■ **What needs to be done**
Take the lines below from the first through the one that contains "localparam int LS_TPLH_MAX" and copy them exactly.

■ **Information provided**
--- src/rtl/ttl_sync_updown_counter_pkg.sv ---
// Shared constants for the LS counter family: default LS delays,
// next-state op codes and parameter range checks.
package ttl_sync_updown_counter_pkg;

   localparam int LS_TPLH_MIN  = 0;
   localparam int LS_TPLH_TYP  = 13;
   localparam int LS_TPLH_MAX  = 24;
   localparam int LS_TPHL_MIN  = 0;
   localparam int LS_TPHL_TYP  = 18;
   localparam int LS_TPHL_MAX  = 27;
   localparam int LS_TPLHR_MIN = 0;
   localparam int LS_TPLHR_TYP = 20;
   localparam int LS_TPLHR_MAX = 35;
   localparam int LS_TPHLR_MIN = 0;
   localparam int LS_TPHLR_TYP = 18;
   localparam int LS_TPHLR_MAX = 35;

   typedef enum logic [1:0] {
      OP_HOLD,
      OP_COUNT,
      OP_LOAD,
      OP_RST
   } cnt_op_e;

   function automatic bit modulus_ok(input int width, input int modulus);
      return (width >= 1) && (width < 31) &&
             (modulus >= 2) && (modulus <= (1 << width));
   endfunction

   function automatic bit delays_ok(input int mn, input int ty, input int mx);
      return (mn >= 0) && (mn <= ty) && (ty <= mx);
   endfunction

endpackage

--- src/rtl/ttl_cnt_next.sv ---
// Combinational next-state for a modulo-N up/down counter.
// Shared by the synchronous and the '190/'191-style models.
module ttl_cnt_next
   import ttl_sync_updown_counter_pkg::*;
#(
   parameter int WIDTH   = 4,
   parameter int MODULUS = 16
) (
   input  logic [WIDTH-1:0] cnt,
   input  logic             up,
   output logic [WIDTH-1:0] nxt,
   output logic             term
);

   // One extra bit keeps MODULUS = 2**WIDTH free of wrap artefacts.
   localparam logic [WIDTH:0] LAST = (WIDTH+1)'(MODULUS - 1);

   logic [WIDTH:0] ext;

   assign ext = {1'b0, cnt};

   always_comb begin
      nxt = cnt;
      unique case (1'b1)
         up && (ext >= LAST):  nxt = '0;
         up && (ext < LAST):   nxt = WIDTH'(ext + 1'b1);
         !up && (ext == '0):   nxt = WIDTH'(LAST);
         default:              nxt = WIDTH'(ext - 1'b1);
      endcase
   end

   assign term = up ? (ext == LAST) : (ext == '0);

endmodule

--- src/rtl/ttl_sync_updown_counter.sv ---
// Synchronous up/down counter ('160/'161/'163/'168/'169 class).
// Define LSTTL_CNT_TIMING_EN to drive q/rco through LS delays.
module ttl_sync_updown_counter
   import ttl_sync_updown_counter_pkg::*;
#(
   parameter int WIDTH     = 4,
   parameter int MODULUS   = 16,
   parameter int tPLH_min  = LS_TPLH_MIN,
   parameter int tPLH_typ  = LS_TPLH_TYP,
   parameter int tPLH_max  = LS_TPLH_MAX,
   parameter int tPHL_min  = LS_TPHL_MIN,
   parameter int tPHL_typ  = LS_TPHL_TYP,
   parameter int tPHL_max  = LS_TPHL_MAX,
   parameter int tPLHR_min = LS_TPLHR_MIN,
   parameter int tPLHR_typ = LS_TPLHR_TYP,
   parameter int tPLHR_max = LS_TPLHR_MAX,
   parameter int tPHLR_min = LS_TPHLR_MIN,
   parameter int tPHLR_typ = LS_TPHLR_TYP,
   parameter int tPHLR_max = LS_TPHLR_MAX
) (
   input  logic             clk,
   input  logic             rst,
   input  logic             load_n,
   input  logic [WIDTH-1:0] d,
   input  logic             ep,
   input  logic             et,
   input  logic             up,
   output logic [WIDTH-1:0] q,
   output logic             rco
);

   if (!modulus_ok(WIDTH, MODULUS) ||
       !delays_ok(tPLH_min, tPLH_typ, tPLH_max) ||
       !delays_ok(tPHL_min, tPHL_typ, tPHL_max) ||
       !delays_ok(tPLHR_min, tPLHR_typ, tPLHR_max) ||
       !delays_ok(tPHLR_min, tPHLR_typ, tPHLR_max)) begin : g_bad_param
      $error("ttl_sync_updown_counter: bad WIDTH/MODULUS/delay parameters");
   end

   logic [WIDTH-1:0] cnt;
   logic [WIDTH-1:0] nxt;
   logic             term;
   logic             rco_i;
   cnt_op_e          op;

   ttl_cnt_next #(
      .WIDTH   (WIDTH),
      .MODULUS (MODULUS)
   ) u_next (
      .cnt  (cnt),
      .up   (up),
      .nxt  (nxt),
      .term (term)
   );

   always_comb begin
      op = OP_HOLD;
      if (rst)
         op = OP_RST;
      else if (!load_n)
         op = OP_LOAD;
      else if (ep && et)
         op = OP_COUNT;
   end

   // No power-up value: cnt stays X until the first reset or load.
   always_ff @(posedge clk) begin
      unique case (op)
         OP_RST:   cnt <= '0;
         OP_LOAD:  cnt <= d;
         OP_COUNT: cnt <= nxt;
         default:  cnt <= cnt;
      endcase
   end

   assign rco_i = et & term;

`ifdef LSTTL_CNT_TIMING_EN
   assign #(tPLH_min:tPLH_typ:tPLH_max, tPHL_min:tPHL_typ:tPHL_max)
      q = cnt;
   assign #(tPLHR_min:tPLHR_typ:tPLHR_max, tPHLR_min:tPHLR_typ:tPHLR_max)
      rco = rco_i;
`else
   assign q   = cnt;
   assign rco = rco_i;
`endif

endmodule
--- config.mk ---
export PLATFORM = sky130hd
export DESIGN_NAME = ttl_sync_updown_counter
export DESIGN_NICKNAME = d
export VERILOG_FILES = /design/src/rtl/ttl_sync_updown_counter_pkg.sv /design/src/rtl/ttl_cnt_next.sv /design/src/rtl/ttl_sync_updown_counter.sv
export SDC_FILE = /design/constraint.sdc
export NUM_CORES = 1
export LEC_CHECK = 0
export CORE_AREA = 5 5 42 44
export CTS_BUF_LIST = sky130_fd_sc_hd__clkbuf_4 sky130_fd_sc_hd__clkbuf_8 sky130_fd_sc_hd__clkbuf_16
export DETAILED_ROUTE_END_ITERATION = 6
export DIE_AREA = 0 0 47 49
export PLACE_DENSITY = 0.62
export REMOVE_ABC_BUFFERS = 1
export SLEW_MARGIN = 40
export SYNTH_ARGS = -nofsm -noshare
export SYNTH_HDL_FRONTEND = slang
export SYNTH_SLANG_ARGS = --single-unit
--- constraint.sdc ---
create_clock -name clk -period 4.7 [get_ports clk]
set_input_delay 1.175 -clock clk [delete_from_list [all_inputs] [get_ports clk]]
set_output_delay 1.175 -clock clk [all_outputs]
set_load 0.005 [all_outputs]
Word-level counts from Yosys, hierarchy flattened --
Cells that the tools add are included.
Word-level totals: flip-flop bits (word level) 4, output and inout bits 5, logic and storage cells 23, input bits 10
Cells by class: reductions and logical operators 7, add/subtract/negate cells 2, bitwise logic cells 1, muxes and demuxes 6, equal/unequal tests 4, $lt $le $gt $ge 2
Operators by type and width (number):
- 4-bit case mux with 3 select lines | 2
- 5-bit logical NOT | 1
- 4-bit by 1-bit adder with 4-bit output (second input constant) | 1
- 2-bit equality test (second input constant) | 2
- 4-bit equality test (second input constant) | 1
- 4-bit >= comparator (second input constant) | 1
- 1-bit logical AND | 4
- 4-bit < comparator (second input constant) | 1
- 2-bit 2-to-1 mux | 2
- 4-bit by 1-bit subtractor with 4-bit output (second input constant) | 1
- 3-bit nonzero test | 1
- 2-bit by 1-bit equality test with 1-bit output (second input constant) | 1
- 1-bit 2-to-1 mux | 2
- 1-bit bitwise AND | 1
- 1-bit logical NOT | 1

Logic depth before layout (Yosys ltp) --
word-level depth 6, gate-level depth with buffers 8, mapped depth without buffers 8

By module --
From an unflattened synthesis, not the netlist that was laid out.
Unflattened totals: cells, all modules 48, area total of the unflattened synthesis 442.9 µm²
Modules (own cells, without submodules):
- ttl_cnt_next | instances 1, sequential area each 0.0 µm², cells an instance 28, area an instance 224.0 µm²
- ttl_sync_updown_counter | instances 1, sequential area each 120.1 µm², cells an instance 20, area an instance 219.0 µm²

Worst setup path after synthesis --
OpenSTA, ideal clock, no wires.
path kind input -> output, start point input up, end point output rco, slack 2033 ps, arrival 1492 ps, data required time 3525 ps, stages 2, buffers on the path 0, cells stage by stage and3_2 > o21a_1
On the way: longest elaborated chain between the ends 2
RTL lines:
- start: declaration | RTL line ttl_sync_updown_counter.sv:27 | input logic up,
- 1-bit 2-to-1 mux | RTL line ttl_cnt_next.sv:32 | assign term = up ? (ext == LAST) : (ext == '0);
- 1-bit bitwise AND | RTL line ttl_sync_updown_counter.sv:76 | assign rco_i = et & term;
- end: declaration | RTL line ttl_sync_updown_counter.sv:29 | output logic rco
No other way between the ends.

Final worst setup path --
Ends and elaborated chain as after synthesis.

==> flow_summary_export.csv <==
group,metric,value,unit
cts,ctsHoldBuffers,0,
floorplanning,die_h,49,um
worst_setup_path,end_kind,"output port",
place,place_congestion,0.864,
sta,finalHoldViolCount,0,
place,placed_area,509,um^2
yosys,synth_top_area_share,34.4,%
drt,post_drt_wl_per_cell,12.0,um
layout,drive_above_1_share,12.7,%
sta,relSlewSlack,79.9,%
floorplanning,start_util,24.9,%
layout,insertedDiodeCount,0,
yosys,ys_types,21,
floorplanning,core_area,0.00140,mm^2
drt,drc_errors,0,
worst_setup_path,start_kind,"input pin",
pwr,total_power,133,uW
sta,period_needed,3.79,ns
cts,cts.path.max_buffers,2,
run,cap_violations,0,
yosys,synth_edf_count,4,
yosys,synth_top_area_cell,"edfxtp_1",
worst_hold_path,min_path_type,"flip-flop to flip-flop",
cts,post_cts_buffers,0,
pwr,power.leakage,0.212,nW
cts,htreeDepth,1,
layout,layout.nets,70,
layout,area_delta_synth_final,52.3,%
floorplanning,die-area,0.00230,mm^2
grt,grt_overflow,0,
grt,antenna_found_initial,0,
sta,fin_ws,0.912,ns
layout,design_area,532,um^2
yosys,avgSynthCellArea,9.19,um^2
floorplanning,io_pins,15,
yosys,yosysWarnings,0,
grt,grt_use_total,9.14,%
grt,grt_max_degree,9,
drt,ant_nets,0,
drt,vias,344,
worst_setup_path,reg2reg_setup_slack,2.57,ns
grt,grt_pass1_vias,326,
cts,cts_tree,"done",
sta,finalSetupViolations,0,
pwr,p_per_area,250,mW/mm^2
drt,drt_iter0_drc,3,
yosys,syn_inst,38,
worst_setup_path,cp_max_fo,7,
yosys,ys.flop_type,"edfxtp_1",
status,status,"finished clean",
worst_setup_path,critPathRequiredTime,3.52,ns
layout,final_cell_mix,"clkdlybuf4s50_1 (14), nand2_1 (8), edfxtp_1 (4)",
cts,clk_pin_slew,0.04,ns
layout,largest_reg_flops,4,
worst_setup_path,criticalPathCategory,"input pin to output port",
place,portBuffers,14,
drt,viasPerCell,4.85,
sta,fin_tns_setup,0,ns
drt,wl,852,um
cts,cts_resized,0,
worst_hold_path,holdPathStages,1,
sta,fin_crit_sh,80.6,%
grt,grt_pass1_wl,1450,um
cts,numCtsBuffers,3,
worst_setup_path,cp.arrival,2.61,ns
yosys,synth-seq-cells,4,
cts,root_buffer,"clkbuf_4",
sta,slew_violations,0,
sta,rsz0062_at_grt,"false",
sta,fmaxAchievable,264,MHz
yosys,yosysSeqAreaShare,34.4,%
cts,cts.sink_count,4,
sta,fin_skew,0.000128,ns
floorplanning,die_w,47,um
place,dpl.hpwl,664,um
drt,dr.pass1.iters,3,
pwr,ir_worst_vdd,0.119,mV
yosys,yosys-top-cells-area,"edfxtp_1 (34%), nand2_1 (8.6%), ha_1 (7.2%)",
floorplanning,core.rowCount,14,
yosys,synthArstFlopShare,0,%
worst_setup_path,worst-r2r-cell-count,8,
yosys,syn_area,349,um^2
place,pre_cts_slack,0.917,ns
cts,clock_latency,0.24,ns
sta,worst_pin_slew,0.300,ns
layout,final_common_cell,"clkdlybuf4s50_1",
-- cell families (layout without fill, tap and decap cells) --
group	count (synthesis)	in the layout	share of synthesized area (%)
and+or+nand+nor	17	17	28.3
AOI/OAI and AO/OA	11	11	18.3
adders and majority gates	3	3	12.9
xor gates and xnor gates	2	2	5.02
DFF	4	4	34.4
buffers and inverters	1	18	1.07
-- path summary, 6_finish.rpt --
path,startpoint,to
max,up,rco
max reg2reg,q[0],q[3]
min,q[0],q[0]
min reg2reg,q[0],q[0]
-- cells in the mapped netlist, types with 2 or more instances --
| master | instances |
|---|---|
| xor2_1 | 2 |
| o21ai_1 | 3 |
| o21ai_0 | 2 |
| nand2_1 | 8 |
| edfxtp_1 | 4 |
| and3_2 | 2 |
| a21oi_1 | 2 |
| ha_1 | 2 |
-- final cells by class --
type | count | area (um^2)
clock buffers | 3 | 22.5
well taps | 16 | 20.0
inverters | 1 | 3.75
multi-input cells | 33 | 225
repair buffers | 14 | 140
fillers | 160 | 870
flip-flops and latches | 4 | 120
-- stage by stage --
| step | util (%) | hold WS (ns) | std cells |
|---|---|---|---|
| final | 37.9 | 0.753 | 71 |
| after global routing | 37.9 | 0.797 | 71 |
| after CTS | 37.9 | 0.762 | 71 |
| after detailed placement | 36.3 | 0.751 | 68 |
| after global placement | 36.3 | 0.762 | 68 |
| after floorplan | - | 0.704 | 38 |
-- power breakdown --
part           leakage [nW]  switching, mW  internal, mW
registers            0.0447        0.00529        0.0435
clock network        0.0138         0.0170        0.0288
logic                 0.154         0.0154        0.0230
-- worst max-delay path, stage by stage --
cell             delay [ns]
clkdlybuf4s50_1        0.62
and3_2                 0.23
o21a_1                 0.10
clkdlybuf4s50_1        0.49
-- per-layer routing --
layer / share of wire (%) / global-route usage, %
met1: 41 / 11.0
met2: 51 / 12.4
met3: 4.6 / 2.58
met4: 2.9 / 8.29
met5: 0 / 0
Note: power is estimated with default switching activity, not from simulation.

■ **Exercise result**
--- src/rtl/ttl_sync_updown_counter_pkg.sv ---
// Shared constants for the LS counter family: default LS delays,
// next-state op codes and parameter range checks.
package ttl_sync_updown_counter_pkg;

   localparam int LS_TPLH_MIN  = 0;
   localparam int LS_TPLH_TYP  = 13;
   localparam int LS_TPLH_MAX  = 24;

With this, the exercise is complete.